* Dataset extract
------------
Context: an optimization exercise on an open-source flow, tuned for small area and a short achievable clock period. The choices shown serve that exercise and are no tape-out recipe.
RTL that was checked went through simulation tests only; none was proved equivalent to the original.
For runs 1 and 2, only the layout was checked, not whether the RTL still works.
No activity file was given, so power comes from the tool's default toggle rates.

==> flow/design.v <==
module mul_pipe(
	input [15:0] numA59,
	input [15:0] numB59,
	input clk_59,
	input reset_59,
	output reg [15:0] Acc_result_59
);
wire z1 = (numA59 == 16'h0000) | (numB59 == 16'h0000);
wire s1 = numA59[15] ^ numB59[15];
wire [4:0] e1 = numA59[14:10] + numB59[14:10] + 5'd17;
wire [10:0] bb = {1'b1, numB59[9:0]};
wire [4:0] one1, two1, neg1;
genvar gi;
generate for (gi = 0; gi < 5; gi = gi + 1) begin : benc
	wire b0 = (gi == 0) ? 1'b0 : bb[2*gi-1];
	wire b1 = bb[2*gi];
	wire b2 = bb[2*gi+1];
	assign one1[gi] = b1 ^ b0;
	assign two1[gi] = (b2 & ~b1 & ~b0) | (~b2 & b1 & b0);
	assign neg1[gi] = b2 & ~(b1 & b0);
end endgenerate
reg z2, s2; reg [4:0] e2; reg [9:0] ma2; reg [4:0] one2, two2, neg2; reg b9_2;
always @(posedge clk_59) begin
	z2 <= z1; s2 <= s1; e2 <= e1; ma2 <= numA59[9:0];
	one2 <= one1; two2 <= two1; neg2 <= neg1; b9_2 <= numB59[9];
end
wire pp1 = ((one2[0] & ma2[0])) ^ neg2[0];
wire pp2 = ((one2[0] & ma2[1]) | (two2[0] & ma2[0])) ^ neg2[0];
wire pp3 = ((one2[0] & ma2[2]) | (two2[0] & ma2[1])) ^ neg2[0];
wire pp4 = ((one2[0] & ma2[3]) | (two2[0] & ma2[2])) ^ neg2[0];
wire pp5 = ((one2[0] & ma2[4]) | (two2[0] & ma2[3])) ^ neg2[0];
wire pp6 = ((one2[0] & ma2[5]) | (two2[0] & ma2[4])) ^ neg2[0];
wire pp7 = ((one2[0] & ma2[6]) | (two2[0] & ma2[5])) ^ neg2[0];
wire pp8 = ((one2[0] & ma2[7]) | (two2[0] & ma2[6])) ^ neg2[0];
wire pp9 = ((one2[0] & ma2[8]) | (two2[0] & ma2[7])) ^ neg2[0];
wire pp10 = ((one2[0] & ma2[9]) | (two2[0] & ma2[8])) ^ neg2[0];
wire pp11 = (one2[0] | (two2[0] & ma2[9])) ^ neg2[0];
wire pp12 = (two2[0]) ^ neg2[0];
wire pp13 = ((one2[1] & ma2[0])) ^ neg2[1];
wire pp14 = ((one2[1] & ma2[1]) | (two2[1] & ma2[0])) ^ neg2[1];
wire pp15 = ((one2[1] & ma2[2]) | (two2[1] & ma2[1])) ^ neg2[1];
wire pp16 = ((one2[1] & ma2[3]) | (two2[1] & ma2[2])) ^ neg2[1];
wire pp17 = ((one2[1] & ma2[4]) | (two2[1] & ma2[3])) ^ neg2[1];
wire pp18 = ((one2[1] & ma2[5]) | (two2[1] & ma2[4])) ^ neg2[1];
wire pp19 = ((one2[1] & ma2[6]) | (two2[1] & ma2[5])) ^ neg2[1];
wire pp20 = ((one2[1] & ma2[7]) | (two2[1] & ma2[6])) ^ neg2[1];
wire pp21 = ((one2[1] & ma2[8]) | (two2[1] & ma2[7])) ^ neg2[1];
wire pp22 = ((one2[1] & ma2[9]) | (two2[1] & ma2[8])) ^ neg2[1];
wire pp23 = (one2[1] | (two2[1] & ma2[9])) ^ neg2[1];
wire pp24 = (two2[1]) ^ neg2[1];
wire pp25 = ((one2[2] & ma2[0])) ^ neg2[2];
wire pp26 = ((one2[2] & ma2[1]) | (two2[2] & ma2[0])) ^ neg2[2];
wire pp27 = ((one2[2] & ma2[2]) | (two2[2] & ma2[1])) ^ neg2[2];
wire pp28 = ((one2[2] & ma2[3]) | (two2[2] & ma2[2])) ^ neg2[2];
wire pp29 = ((one2[2] & ma2[4]) | (two2[2] & ma2[3])) ^ neg2[2];
wire pp30 = ((one2[2] & ma2[5]) | (two2[2] & ma2[4])) ^ neg2[2];
wire pp31 = ((one2[2] & ma2[6]) | (two2[2] & ma2[5])) ^ neg2[2];
wire pp32 = ((one2[2] & ma2[7]) | (two2[2] & ma2[6])) ^ neg2[2];
wire pp33 = ((one2[2] & ma2[8]) | (two2[2] & ma2[7])) ^ neg2[2];
wire pp34 = ((one2[2] & ma2[9]) | (two2[2] & ma2[8])) ^ neg2[2];
wire pp35 = (one2[2] | (two2[2] & ma2[9])) ^ neg2[2];
wire pp36 = (two2[2]) ^ neg2[2];
wire pp37 = ((one2[3] & ma2[0])) ^ neg2[3];
wire pp38 = ((one2[3] & ma2[1]) | (two2[3] & ma2[0])) ^ neg2[3];
wire pp39 = ((one2[3] & ma2[2]) | (two2[3] & ma2[1])) ^ neg2[3];
wire pp40 = ((one2[3] & ma2[3]) | (two2[3] & ma2[2])) ^ neg2[3];
wire pp41 = ((one2[3] & ma2[4]) | (two2[3] & ma2[3])) ^ neg2[3];
wire pp42 = ((one2[3] & ma2[5]) | (two2[3] & ma2[4])) ^ neg2[3];
wire pp43 = ((one2[3] & ma2[6]) | (two2[3] & ma2[5])) ^ neg2[3];
wire pp44 = ((one2[3] & ma2[7]) | (two2[3] & ma2[6])) ^ neg2[3];
wire pp45 = ((one2[3] & ma2[8]) | (two2[3] & ma2[7])) ^ neg2[3];
wire pp46 = ((one2[3] & ma2[9]) | (two2[3] & ma2[8])) ^ neg2[3];
wire pp47 = (one2[3] | (two2[3] & ma2[9])) ^ neg2[3];
wire pp48 = (two2[3]) ^ neg2[3];
wire pp49 = ((one2[4] & ma2[0])) ^ neg2[4];
wire pp50 = ((one2[4] & ma2[1]) | (two2[4] & ma2[0])) ^ neg2[4];
wire pp51 = ((one2[4] & ma2[2]) | (two2[4] & ma2[1])) ^ neg2[4];
wire pp52 = ((one2[4] & ma2[3]) | (two2[4] & ma2[2])) ^ neg2[4];
wire pp53 = ((one2[4] & ma2[4]) | (two2[4] & ma2[3])) ^ neg2[4];
wire pp54 = ((one2[4] & ma2[5]) | (two2[4] & ma2[4])) ^ neg2[4];
wire pp55 = ((one2[4] & ma2[6]) | (two2[4] & ma2[5])) ^ neg2[4];
wire pp56 = ((one2[4] & ma2[7]) | (two2[4] & ma2[6])) ^ neg2[4];
wire pp57 = ((one2[4] & ma2[8]) | (two2[4] & ma2[7])) ^ neg2[4];
wire pp58 = ((one2[4] & ma2[9]) | (two2[4] & ma2[8])) ^ neg2[4];
wire pp59 = (one2[4] | (two2[4] & ma2[9])) ^ neg2[4];
wire pp60 = (two2[4]) ^ neg2[4];
wire nn61 = ~neg2[0];
wire nn62 = ~neg2[1];
wire nn63 = ~neg2[2];
wire nn64 = ~neg2[3];
wire nn65 = ~neg2[4];
wire pr66 = ~b9_2 & ma2[0];
wire pr67 = b9_2 ? ma2[0] : ma2[1];
wire pr68 = b9_2 ? ma2[1] : ma2[2];
wire pr69 = b9_2 ? ma2[2] : ma2[3];
wire pr70 = b9_2 ? ma2[3] : ma2[4];
wire pr71 = b9_2 ? ma2[4] : ma2[5];
wire pr72 = b9_2 ? ma2[5] : ma2[6];
wire pr73 = b9_2 ? ma2[6] : ma2[7];
wire pr74 = b9_2 ? ma2[7] : ma2[8];
wire pr75 = b9_2 ? ma2[8] : ma2[9];
wire pr76 = b9_2 ? ma2[9] : 1'b1;
wire pr77 = b9_2;
wire s78 = neg2[1] ^ pp3;
wire c79 = neg2[1] & pp3;
wire s80 = pp4 ^ pp14;
wire c81 = pp4 & pp14;
wire s82 = neg2[2] ^ pp5 ^ pp15;
wire c83 = (neg2[2] & pp5) | (neg2[2] & pp15) | (pp5 & pp15);
wire s84 = pp25 ^ c81;
wire c85 = pp25 & c81;
wire s86 = pp6 ^ pp16 ^ pp26;
wire c87 = (pp6 & pp16) | (pp6 & pp26) | (pp16 & pp26);
wire s88 = c83 ^ c85;
wire c89 = c83 & c85;
wire s90 = neg2[3] ^ pp7 ^ pp17;
wire c91 = (neg2[3] & pp7) | (neg2[3] & pp17) | (pp7 & pp17);
wire s92 = pp27 ^ pp37 ^ c87;
wire c93 = (pp27 & pp37) | (pp27 & c87) | (pp37 & c87);
wire s94 = s90 ^ c89;
wire c95 = s90 & c89;
wire s96 = pp8 ^ pp18 ^ pp28;
wire c97 = (pp8 & pp18) | (pp8 & pp28) | (pp18 & pp28);
wire s98 = pp38 ^ c91 ^ s96;
wire c99 = (pp38 & c91) | (pp38 & s96) | (c91 & s96);
wire s100 = neg2[4] ^ pp9 ^ pp19;
wire c101 = (neg2[4] & pp9) | (neg2[4] & pp19) | (pp9 & pp19);
wire s102 = pp29 ^ pp39 ^ pp49;
wire c103 = (pp29 & pp39) | (pp29 & pp49) | (pp39 & pp49);
wire s104 = c97 ^ s100 ^ s102;
wire c105 = (c97 & s100) | (c97 & s102) | (s100 & s102);
wire s106 = pp10 ^ pp20 ^ pp30;
wire c107 = (pp10 & pp20) | (pp10 & pp30) | (pp20 & pp30);
wire s108 = pp40 ^ pp50 ^ c101;
wire c109 = (pp40 & pp50) | (pp40 & c101) | (pp50 & c101);
wire s110 = c103 ^ s106;
wire c111 = c103 & s106;
wire s112 = pr66 ^ pp11 ^ pp21;
wire c113 = (pr66 & pp11) | (pr66 & pp21) | (pp11 & pp21);
wire s114 = pp31 ^ pp41 ^ pp51;
wire c115 = (pp31 & pp41) | (pp31 & pp51) | (pp41 & pp51);
wire s116 = c107 ^ s112 ^ s114;
wire c117 = (c107 & s112) | (c107 & s114) | (s112 & s114);
wire s118 = pr67 ^ pp12 ^ pp22;
wire c119 = (pr67 & pp12) | (pr67 & pp22) | (pp12 & pp22);
wire s120 = pp32 ^ pp42 ^ pp52;
wire c121 = (pp32 & pp42) | (pp32 & pp52) | (pp42 & pp52);
wire s122 = c113 ^ c115 ^ s118;
wire c123 = (c113 & c115) | (c113 & s118) | (c115 & s118);
wire s124 = neg2[0] ^ pr68 ^ pp23;
wire c125 = (neg2[0] & pr68) | (neg2[0] & pp23) | (pr68 & pp23);
wire s126 = pp33 ^ pp43 ^ pp53;
wire c127 = (pp33 & pp43) | (pp33 & pp53) | (pp43 & pp53);
wire s128 = c119 ^ c121 ^ s124;
wire c129 = (c119 & c121) | (c119 & s124) | (c121 & s124);
wire s130 = neg2[0] ^ pr69 ^ pp24;
wire c131 = (neg2[0] & pr69) | (neg2[0] & pp24) | (pr69 & pp24);
wire s132 = pp34 ^ pp44 ^ pp54;
wire c133 = (pp34 & pp44) | (pp34 & pp54) | (pp44 & pp54);
wire s134 = c125 ^ c127 ^ s130;
wire c135 = (c125 & c127) | (c125 & s130) | (c127 & s130);
wire s136 = nn61 ^ nn62 ^ pr70;
wire c137 = (nn61 & nn62) | (nn61 & pr70) | (nn62 & pr70);
wire s138 = pp35 ^ pp45 ^ pp55;
wire c139 = (pp35 & pp45) | (pp35 & pp55) | (pp45 & pp55);
wire s140 = s136 ^ c131 ^ c133;
wire c141 = (s136 & c131) | (s136 & c133) | (c131 & c133);
wire s142 = ~(pr71 ^ pp36);
wire c143 = pr71 | pp36;
wire s144 = pp46 ^ pp56 ^ c137;
wire c145 = (pp46 & pp56) | (pp46 & c137) | (pp56 & c137);
wire s146 = s142 ^ c139;
wire c147 = s142 & c139;
wire s148 = s144 ^ s146;
wire c149 = s144 & s146;
wire s150 = nn63 ^ pr72 ^ pp47;
wire c151 = (nn63 & pr72) | (nn63 & pp47) | (pr72 & pp47);
wire s152 = pp57 ^ c143 ^ s150;
wire c153 = (pp57 & c143) | (pp57 & s150) | (c143 & s150);
wire s154 = c145 ^ c147;
wire c155 = c145 & c147;
wire s156 = ~(pr73 ^ pp48);
wire c157 = pr73 | pp48;
wire s158 = pp58 ^ s156 ^ c151;
wire c159 = (pp58 & s156) | (pp58 & c151) | (s156 & c151);
wire s160 = nn64 ^ pr74 ^ pp59;
wire c161 = (nn64 & pr74) | (nn64 & pp59) | (pr74 & pp59);
wire s162 = c157 ^ s160;
wire c163 = c157 & s160;
wire s164 = ~(pr75 ^ pp60);
wire c165 = pr75 | pp60;
wire s166 = s164 ^ c161;
wire c167 = s164 & c161;
wire s168 = nn65 ^ pr76 ^ c165;
wire c169 = (nn65 & pr76) | (nn65 & c165) | (pr76 & c165);
wire s170 = ~pr77;
wire [5:0] lowsum = {1'b0, s82, c79, pp13, pp2, pp1} + {1'b0, s84, s80, s78, 1'b0, neg2[0]};
reg [43:0] t3; reg z3, s3; reg [4:0] e3;
always @(posedge clk_59) begin
	z3 <= z2; s3 <= s2; e3 <= e2;
	t3 <= {s170, c169, s168, c167, s166, c163, s162, c159, c155, c153, s158, s154, c149, s152, s148, c141, s140, c135, s138, s134, c129, s132, s128, c123, s126, s122, c117, s120, s116, c109, c111, c105, s108, s110, s104, c99, s98, c95, c93, s94, s92, lowsum[5], s88, s86};
end
wire s171 = t3[0] ^ t3[1];
wire c172 = t3[0] & t3[1];
wire s173 = t3[3] ^ t3[4];
wire c174 = t3[3] & t3[4];
wire s175 = t3[5] ^ t3[6] ^ t3[7];
wire c176 = (t3[5] & t3[6]) | (t3[5] & t3[7]) | (t3[6] & t3[7]);
wire s177 = t3[8] ^ t3[9];
wire c178 = t3[8] & t3[9];
wire s179 = t3[10] ^ t3[11] ^ t3[12];
wire c180 = (t3[10] & t3[11]) | (t3[10] & t3[12]) | (t3[11] & t3[12]);
wire s181 = t3[13] ^ t3[14] ^ t3[15];
wire c182 = (t3[13] & t3[14]) | (t3[13] & t3[15]) | (t3[14] & t3[15]);
wire s183 = t3[16] ^ t3[17] ^ t3[18];
wire c184 = (t3[16] & t3[17]) | (t3[16] & t3[18]) | (t3[17] & t3[18]);
wire s185 = t3[19] ^ t3[20] ^ t3[21];
wire c186 = (t3[19] & t3[20]) | (t3[19] & t3[21]) | (t3[20] & t3[21]);
wire s187 = t3[22] ^ t3[23] ^ t3[24];
wire c188 = (t3[22] & t3[23]) | (t3[22] & t3[24]) | (t3[23] & t3[24]);
wire s189 = t3[25] ^ t3[26] ^ t3[27];
wire c190 = (t3[25] & t3[26]) | (t3[25] & t3[27]) | (t3[26] & t3[27]);
wire s191 = t3[28] ^ t3[29];
wire c192 = t3[28] & t3[29];
wire s193 = t3[30] ^ t3[31] ^ t3[32];
wire c194 = (t3[30] & t3[31]) | (t3[30] & t3[32]) | (t3[31] & t3[32]);
wire s195 = t3[33] ^ t3[34] ^ t3[35];
wire c196 = (t3[33] & t3[34]) | (t3[33] & t3[35]) | (t3[34] & t3[35]);
wire s197 = t3[36] ^ t3[37];
wire c198 = t3[36] & t3[37];
wire s199 = t3[38] ^ t3[39];
wire c200 = t3[38] & t3[39];
wire s201 = t3[40] ^ t3[41];
wire c202 = t3[40] & t3[41];
wire s203 = t3[42] ^ t3[43];
wire c204 = t3[42] & t3[43];
wire [16:5] sl3 = {1'b0, c190, c188, c186, c184, c182, c180, c178, c176, c174, c172, t3[2]} + {1'b0, s191, s189, s187, s185, s183, s181, s179, s177, s175, s173, s171};
reg [15:10] pl4; reg cs4; reg [21:16] xh4, yh4; reg z4, s4; reg [4:0] e4;
always @(posedge clk_59) begin
	z4 <= z3; s4 <= s3; e4 <= e3; pl4 <= sl3[15:10]; cs4 <= sl3[16];
	xh4 <= {c202, c200, c198, c196, c194, c192}; yh4 <= {s203, s201, s199, s197, s195, s193};
end
wire [21:16] ph4 = xh4 + yh4 + cs4;
wire [21:10] q4 = {ph4, pl4};
wire [9:0] m4 = q4[21] ? q4[20:11] : q4[19:10];
wire [4:0] x4 = e4 + {4'd0, q4[21]};
always @(posedge clk_59) begin
	Acc_result_59 <= z4 ? 16'h0000 : {s4, x4, m4};
end
endmodule
==> flow/run.sh <==
#!/bin/bash
# synth_recipe.tcl (not shown) runs the flow's synth.tcl, then flattens the netlist and writes it again
# the make line also repeats each setting of config.mk as NAME=value (left out here)
make -C /OpenROAD-flow-scripts/flow DESIGN_CONFIG=/design/flow/config.mk WORK_HOME=/design/flow/orfs CLKGATE_MAP_FILE= SYNTH_SCRIPT=/design/flow/synth_recipe.tcl finish
==> flow/config.mk <==
export PLATFORM = sky130hd
export DESIGN_NAME = mul_pipe
export DESIGN_NICKNAME = mul_pipe
export VERILOG_FILES = /design/flow/design.v
export SDC_FILE = /design/flow/constraint.sdc
export NUM_CORES = 4
export LEC_CHECK = 0
export CAP_MARGIN = 20
export CORE_MARGIN = 2
export CORE_UTILIZATION = 40
export SLEW_MARGIN = 20
==> flow/constraint.sdc <==
create_clock -name core_clock -period 5.0 [get_ports {clk_59}]
set_input_delay 1.0000 -clock core_clock [delete_from_list [all_inputs] [get_ports {clk_59}]]
set_output_delay 1.0000 -clock core_clock [all_outputs]
set_load 0.01 [all_outputs]
==> run summary, run 1 <==
* Outcome: finished clean
* Pin count of the biggest net entering global routing at 17
* Peak supply drop at 0.000289 V
* Yosys top cell area share at 41.1%
* Max Cap Violations at 0
* Layout cells sized above 1 at 6.50%
* Yosys cell types at 39
* Worst EP required at 5.29 ns
* Fmax at 0.380 GHz
* Post CTS Setup Buffer Count at 0
* DR vias/cell at 4.96
* Hold crit path type: reg2reg
* Hpwl dp at 8.38 mm
* Num ports at 50
* Buf/Inv on CP at 2
* Via Count at 3,905
* Site row count at 45
* CP Cell Sequence: inv_1, fa_1, nand2b_1, a21oi_1, o32ai_1, or2_4, inv_1, ha_1, ha_1, nand3_1, xor2_1, nor2_1
* Most frequent cells in the layout: dfxtp_1 (126), xnor2_1 (59), ha_1 (51), clkdlybuf4s50_1 (48)
* Global placement routability congestion at 0.833
* Setup TNS at 0 ns
* Initial antenna violation count at 0
* Total track usage at 14.8%
* # diodes at 0
* Vias in the first global route at 3,979
* EDFF count, synth at 0
* Register area share after synthesis at 41.1%
* Yosys warning count at 1
* Main synth FF type: dfxtp_1
* CP Capture Type: flop
* Synth Area in Compound Gates at 9.50%
* Cts bufs inserted at 17
* Cell taking the most area after synthesis: dfxtp_1
* CP Launch Type: flop
* Starting DRT DRC Count at 198
* Mapped cell area at 6140 um^2
* DIE WIDTH at 128 um
* Pwr dens at 630 nW/um^2
* Port bufs at 48
* Final Hold Viols at 0
* Skew final at 0.00829 ns
* Root Buffer: clkbuf_16
* Routed WL per cell at 14.2 um
* Mux share of post-synthesis cell area at 2.94%
* Largest cells by area after synthesis: dfxtp_1 (41%), fa_1 (14%), ha_1 (10%), xnor2_1 (8.4%), a22oi_1 (5.4%)
* Worst-Skew Late Latency at 0.41 ns
* Relative slew slack at 43.0%
* Final period utilization at 52.6%
* Synth Instances at 548
* Area growth from synthesis to layout at 19.4%
* Minimum clock period at 2.63 ns
* GR peak layer: met2
* Max-slew violations at 0
* CTS tree: done
* Slowest stage cell, crit path: fa_1
* Core ar. at 15,100 um^2
* Met1 Use GR at 18.2%
* Post-synth ARST share at 0%
* Worst slew pin tran at 0.853 ns
* WL final at 11.2 mm
* Setup CP Type: reg2reg
* Clk sinks at 126
* Worst path max stage delay at 0.45 ns
* Cts hold-fix bufs at 0
* Largest family of logic cells by synthesized area: adder cells
* FF+latch count, synth at 126
* CTS H-tree lvls at 4
* Met3 global-route usage at 4.22%
* Xor/xnor share of the synthesized area at 10.7%
* Clock slew at reported path FFs at 0.06 ns
* Maximum clock path buffer count at 2
* TritonRoute pass-1 iters at 4
* Synth Area in Simple Gates at 6.56%
* Post-synth net total at 677
* Fin util at 48.6%
* Die Span Y at 128 um
* Synthesized area per cell at 11.2 um^2
* M2 GR Usage at 23.3%
* DRC at 0
* DIE AREA at 16,400 um^2
* RSZ-0062 raised after global routing: false
* Nets@finish at 716
* Antenna Nets Post-Route at 0
* Initial Util at 40.7%
* Worst-path maximum fanout at 11
* WP data arrival at 2.92 ns
* CP delay by family, top: adder cells
* Overflow after GRT at 0
* Leakage power at 0.00312 uW
* Leading cell type in the layout, fill and taps excluded: dfxtp_1
* First-pass GRT wire length at 18.7 mm
* Synth Area in Adders at 24.7%
* Setup Viol. Count Final at 0
* Post_cts resized at 0
==> where the power goes <==
group          total [uW]  switching [uW]  internal, uW
Combinational        1890             961           932
Clock                1190             476           717
Sequential           1530             165          1360
==> per-layer routing <==
| layer | vias up | part of all wire (%) | routed length [um] |
|---|---|---|---|
| met5 | - | 0 | 0 |
| met4 | 0 | 1.3 | 146 |
| met3 | 14 | 4.8 | 533 |
| met2 | 111 | 47 | 5240 |
| met1 | 1850 | 47 | 5270 |
| li1 | 1930 | - | - |
==> cell usage after synthesis (all sizes together), types with 2 or more instances <==
master / n
nor3: 3
clkbuf: 25
a31o: 2
nand2: 17
fa: 44
o21a: 2
nor2: 16
nand4b: 2
a21o: 4
buf: 3
or3: 2
nand2b: 6
nand3b: 4
a21oi: 17
nand3: 4
xor2: 16
o21ai: 13
inv: 43
mux2: 5
nor4: 8
nand4: 3
xnor2: 59
nor2b: 9
mux2i: 12
dfxtp: 126
ha: 51
a22oi: 44
==> stage by stage <==
| step | cells | area, um^2 | worst slack, ns | power (uW) | hold WS [ns] |
|---|---|---|---|---|---|
| 3_3_place_gp | 756 | 6740 | 2.37 | 3390 | 0.311 |
| 4_1_cts | 788 | 7330 | 2.38 | 4670 | 0.326 |
| 6_report | 788 | 7330 | 2.37 | 4620 | 0.325 |
| 3_5_place_dp | 756 | 6740 | 2.36 | 3450 | 0.312 |
| 2_1_floorplan | 548 | 6140 | 2.63 | 2950 | 0.310 |
| 5_1_grt | 788 | 7330 | 2.23 | 5010 | 0.335 |
==> state kept, by name (all words and copies together), names as in the netlist, 5 cells and up <==
| register | count |
|---|---|
| e2 | 5 |
| one2 | 5 |
| yh4 | 6 |
| ma2 | 10 |
| t3 | 44 |
| Acc_result_59 | 16 |
| e4 | 5 |
| two2 | 5 |
| xh4 | 6 |
| neg2 | 5 |
| pl4 | 6 |
| e3 | 5 |
==> worst reg2reg max path: cells and delay by family (launching register included) <==
kind | cells | cell delay [ns]
simple gates | 4 | 0.65
fa+ha+maj | 3 | 0.84
flops | 1 | 0.30
compound gates | 2 | 0.39
buf+inv | 2 | 0.21
xor+xnor | 1 | 0.13
==> final timing paths <==
path / to / start / cells after the start / slack, ns
max: Acc_result_59[14] / cs4 / 12 / 2.37
min: e4[1] / e3[1] / 0 / 0.33
max reg2reg: Acc_result_59[14] / cs4 / 12 / 2.37
min reg2reg: e4[1] / e3[1] / 0 / 0.33
==> cell families (layout without fill, tap and decap cells) <==
group | count (synthesis) | in the layout
DFF | 126 | 126
adders and majority gates | 95 | 95
AOI/OAI and AO/OA | 87 | 87
and+or+nand+nor | 77 | 77
xor gates and xnor gates | 75 | 75
buffers and inverters | 71 | 123
muxes | 17 | 17
==> area by class of cell <==
class	count	area (um^2)
fill	1398	7760
multi-input combinational	351	3340
sequential	126	2520
timing repair buffer	48	480
clock buffer	18	439
tap	188	235
inverter	43	161
clock inverter	14	149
------------
* Action item
Above are some records; copy exactly the lines from the one with "length at 18.7 mm" through the one with "1.3 | 146 |", both included, and no others.

* Answer area
* First-pass GRT wire length at 18.7 mm
* Synth Area in Adders at 24.7%
* Setup Viol. Count Final at 0
* Post_cts resized at 0
==> where the power goes <==
group          total [uW]  switching [uW]  internal, uW
Combinational        1890             961           932
Clock                1190             476           717
Sequential           1530             165          1360
==> per-layer routing <==
| layer | vias up | part of all wire (%) | routed length [um] |
|---|---|---|---|
| met5 | - | 0 | 0 |
| met4 | 0 | 1.3 | 146 |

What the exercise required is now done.